◆ **Prompt**:
Filter the entries, keeping every line with the string "time".
#####
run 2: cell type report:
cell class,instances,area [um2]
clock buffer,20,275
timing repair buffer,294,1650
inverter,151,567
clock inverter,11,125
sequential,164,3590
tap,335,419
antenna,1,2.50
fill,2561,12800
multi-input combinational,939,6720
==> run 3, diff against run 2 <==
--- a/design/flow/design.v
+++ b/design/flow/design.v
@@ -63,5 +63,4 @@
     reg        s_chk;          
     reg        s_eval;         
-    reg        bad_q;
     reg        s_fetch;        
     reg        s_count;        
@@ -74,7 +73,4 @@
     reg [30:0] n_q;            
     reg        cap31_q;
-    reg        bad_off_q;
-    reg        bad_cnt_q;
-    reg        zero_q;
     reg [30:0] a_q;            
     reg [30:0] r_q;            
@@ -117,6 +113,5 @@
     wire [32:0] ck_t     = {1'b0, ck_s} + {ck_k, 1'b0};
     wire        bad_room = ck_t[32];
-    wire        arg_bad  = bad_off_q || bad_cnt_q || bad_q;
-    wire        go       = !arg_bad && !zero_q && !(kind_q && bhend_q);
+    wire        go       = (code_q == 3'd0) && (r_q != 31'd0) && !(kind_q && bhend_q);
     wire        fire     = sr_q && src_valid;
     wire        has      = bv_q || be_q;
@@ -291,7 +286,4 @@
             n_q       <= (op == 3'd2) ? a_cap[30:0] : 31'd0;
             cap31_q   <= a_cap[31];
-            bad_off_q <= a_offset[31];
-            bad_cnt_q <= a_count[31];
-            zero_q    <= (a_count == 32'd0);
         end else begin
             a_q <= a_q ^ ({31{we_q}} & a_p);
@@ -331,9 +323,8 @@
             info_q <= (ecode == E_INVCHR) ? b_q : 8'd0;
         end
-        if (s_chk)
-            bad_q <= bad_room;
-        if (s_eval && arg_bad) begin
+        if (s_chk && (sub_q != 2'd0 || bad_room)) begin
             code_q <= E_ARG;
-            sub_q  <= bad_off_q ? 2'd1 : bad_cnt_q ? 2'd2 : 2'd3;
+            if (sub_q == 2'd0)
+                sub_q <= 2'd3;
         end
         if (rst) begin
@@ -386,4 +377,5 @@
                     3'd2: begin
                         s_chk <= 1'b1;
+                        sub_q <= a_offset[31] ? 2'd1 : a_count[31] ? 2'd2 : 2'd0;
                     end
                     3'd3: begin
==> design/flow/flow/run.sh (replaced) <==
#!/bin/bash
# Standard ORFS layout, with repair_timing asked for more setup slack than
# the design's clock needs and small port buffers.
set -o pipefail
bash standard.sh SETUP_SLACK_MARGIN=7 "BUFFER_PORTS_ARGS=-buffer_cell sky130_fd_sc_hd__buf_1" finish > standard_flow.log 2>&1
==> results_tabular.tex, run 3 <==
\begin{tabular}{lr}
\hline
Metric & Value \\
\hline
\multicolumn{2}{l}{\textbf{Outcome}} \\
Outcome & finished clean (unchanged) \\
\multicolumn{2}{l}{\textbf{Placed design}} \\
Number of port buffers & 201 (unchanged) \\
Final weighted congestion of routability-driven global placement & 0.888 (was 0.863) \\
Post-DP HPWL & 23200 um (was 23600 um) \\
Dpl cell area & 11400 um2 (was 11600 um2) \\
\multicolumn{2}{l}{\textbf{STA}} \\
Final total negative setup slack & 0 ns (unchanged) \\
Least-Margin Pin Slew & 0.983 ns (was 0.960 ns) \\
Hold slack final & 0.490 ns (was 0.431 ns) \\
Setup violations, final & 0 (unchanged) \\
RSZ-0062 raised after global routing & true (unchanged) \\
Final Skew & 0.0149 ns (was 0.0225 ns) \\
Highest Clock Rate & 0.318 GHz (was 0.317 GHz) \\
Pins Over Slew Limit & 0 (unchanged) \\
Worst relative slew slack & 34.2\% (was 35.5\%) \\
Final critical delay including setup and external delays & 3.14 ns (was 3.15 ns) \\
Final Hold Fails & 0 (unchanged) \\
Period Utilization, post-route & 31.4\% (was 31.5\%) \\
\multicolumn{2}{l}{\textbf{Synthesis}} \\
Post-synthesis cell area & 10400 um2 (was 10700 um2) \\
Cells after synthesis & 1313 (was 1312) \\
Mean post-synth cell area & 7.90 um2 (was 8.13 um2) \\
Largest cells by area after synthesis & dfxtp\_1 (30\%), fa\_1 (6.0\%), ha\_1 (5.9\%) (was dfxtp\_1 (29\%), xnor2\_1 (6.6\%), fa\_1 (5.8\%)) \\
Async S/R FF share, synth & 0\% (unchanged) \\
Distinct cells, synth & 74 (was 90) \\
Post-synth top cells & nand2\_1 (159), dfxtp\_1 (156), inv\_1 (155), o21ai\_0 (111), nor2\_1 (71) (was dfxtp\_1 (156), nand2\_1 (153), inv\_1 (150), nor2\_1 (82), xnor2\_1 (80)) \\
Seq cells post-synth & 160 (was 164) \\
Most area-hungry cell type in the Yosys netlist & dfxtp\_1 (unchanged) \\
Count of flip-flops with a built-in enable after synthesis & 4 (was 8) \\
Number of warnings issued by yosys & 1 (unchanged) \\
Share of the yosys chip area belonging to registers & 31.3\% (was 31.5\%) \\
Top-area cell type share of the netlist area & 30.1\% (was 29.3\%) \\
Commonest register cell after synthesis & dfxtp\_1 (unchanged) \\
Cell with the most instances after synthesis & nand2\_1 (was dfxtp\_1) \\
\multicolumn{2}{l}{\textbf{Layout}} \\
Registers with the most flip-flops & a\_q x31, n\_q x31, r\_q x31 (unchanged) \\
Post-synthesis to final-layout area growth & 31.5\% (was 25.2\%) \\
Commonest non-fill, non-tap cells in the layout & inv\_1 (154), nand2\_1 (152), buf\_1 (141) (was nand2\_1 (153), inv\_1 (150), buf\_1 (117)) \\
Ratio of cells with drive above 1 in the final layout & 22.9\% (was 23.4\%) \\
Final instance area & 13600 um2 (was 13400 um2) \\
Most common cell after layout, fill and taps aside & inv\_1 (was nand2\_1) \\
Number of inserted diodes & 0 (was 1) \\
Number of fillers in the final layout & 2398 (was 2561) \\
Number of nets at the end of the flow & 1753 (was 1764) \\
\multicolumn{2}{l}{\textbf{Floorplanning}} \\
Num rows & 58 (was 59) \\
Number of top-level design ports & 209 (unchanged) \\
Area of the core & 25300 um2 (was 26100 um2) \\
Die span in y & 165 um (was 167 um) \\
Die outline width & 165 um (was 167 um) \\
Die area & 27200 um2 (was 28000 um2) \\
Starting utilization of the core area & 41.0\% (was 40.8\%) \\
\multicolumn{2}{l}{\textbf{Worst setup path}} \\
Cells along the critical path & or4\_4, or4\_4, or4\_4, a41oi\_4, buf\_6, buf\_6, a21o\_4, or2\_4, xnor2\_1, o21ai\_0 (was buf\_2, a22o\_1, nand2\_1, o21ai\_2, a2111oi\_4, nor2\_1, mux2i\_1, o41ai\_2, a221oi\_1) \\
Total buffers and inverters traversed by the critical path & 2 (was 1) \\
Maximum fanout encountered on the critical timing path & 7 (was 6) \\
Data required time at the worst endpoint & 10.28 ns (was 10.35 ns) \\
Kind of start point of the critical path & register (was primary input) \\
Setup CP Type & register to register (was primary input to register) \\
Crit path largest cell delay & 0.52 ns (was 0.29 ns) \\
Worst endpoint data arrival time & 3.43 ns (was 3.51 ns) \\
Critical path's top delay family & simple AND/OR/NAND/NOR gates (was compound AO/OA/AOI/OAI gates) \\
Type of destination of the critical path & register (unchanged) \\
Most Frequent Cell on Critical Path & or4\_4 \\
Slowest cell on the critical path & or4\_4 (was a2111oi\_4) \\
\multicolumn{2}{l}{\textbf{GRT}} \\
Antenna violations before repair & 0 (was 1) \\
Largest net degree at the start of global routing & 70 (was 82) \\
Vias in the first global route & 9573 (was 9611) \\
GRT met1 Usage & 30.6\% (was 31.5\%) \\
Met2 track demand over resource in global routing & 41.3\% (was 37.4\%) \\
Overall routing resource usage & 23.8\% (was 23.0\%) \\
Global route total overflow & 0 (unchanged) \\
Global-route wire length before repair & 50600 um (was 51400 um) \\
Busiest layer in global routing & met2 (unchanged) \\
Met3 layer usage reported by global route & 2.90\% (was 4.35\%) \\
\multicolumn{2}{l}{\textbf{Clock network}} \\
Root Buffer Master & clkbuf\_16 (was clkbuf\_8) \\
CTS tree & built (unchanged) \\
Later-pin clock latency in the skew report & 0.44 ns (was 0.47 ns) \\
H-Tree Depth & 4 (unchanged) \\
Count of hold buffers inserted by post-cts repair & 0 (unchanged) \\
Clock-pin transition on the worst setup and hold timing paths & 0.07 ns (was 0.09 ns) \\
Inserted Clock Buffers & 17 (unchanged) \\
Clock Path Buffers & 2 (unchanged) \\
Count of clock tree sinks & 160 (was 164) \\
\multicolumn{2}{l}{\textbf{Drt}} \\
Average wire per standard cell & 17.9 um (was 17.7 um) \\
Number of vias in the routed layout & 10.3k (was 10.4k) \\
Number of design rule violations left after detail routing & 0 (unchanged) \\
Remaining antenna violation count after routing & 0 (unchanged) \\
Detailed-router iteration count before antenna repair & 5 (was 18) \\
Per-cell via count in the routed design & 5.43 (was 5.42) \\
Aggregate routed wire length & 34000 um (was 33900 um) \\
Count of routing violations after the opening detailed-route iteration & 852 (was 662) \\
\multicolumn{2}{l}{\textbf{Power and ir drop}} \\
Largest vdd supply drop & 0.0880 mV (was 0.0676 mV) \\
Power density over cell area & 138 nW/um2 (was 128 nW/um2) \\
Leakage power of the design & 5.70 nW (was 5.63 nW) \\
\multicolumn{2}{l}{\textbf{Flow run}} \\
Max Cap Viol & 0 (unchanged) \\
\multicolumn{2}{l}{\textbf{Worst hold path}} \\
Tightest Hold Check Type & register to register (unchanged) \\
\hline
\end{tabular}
#####
◆ **Task response**:
Data required time at the worst endpoint & 10.28 ns (was 10.35 ns) \\
Worst endpoint data arrival time & 3.43 ns (was 3.51 ns) \\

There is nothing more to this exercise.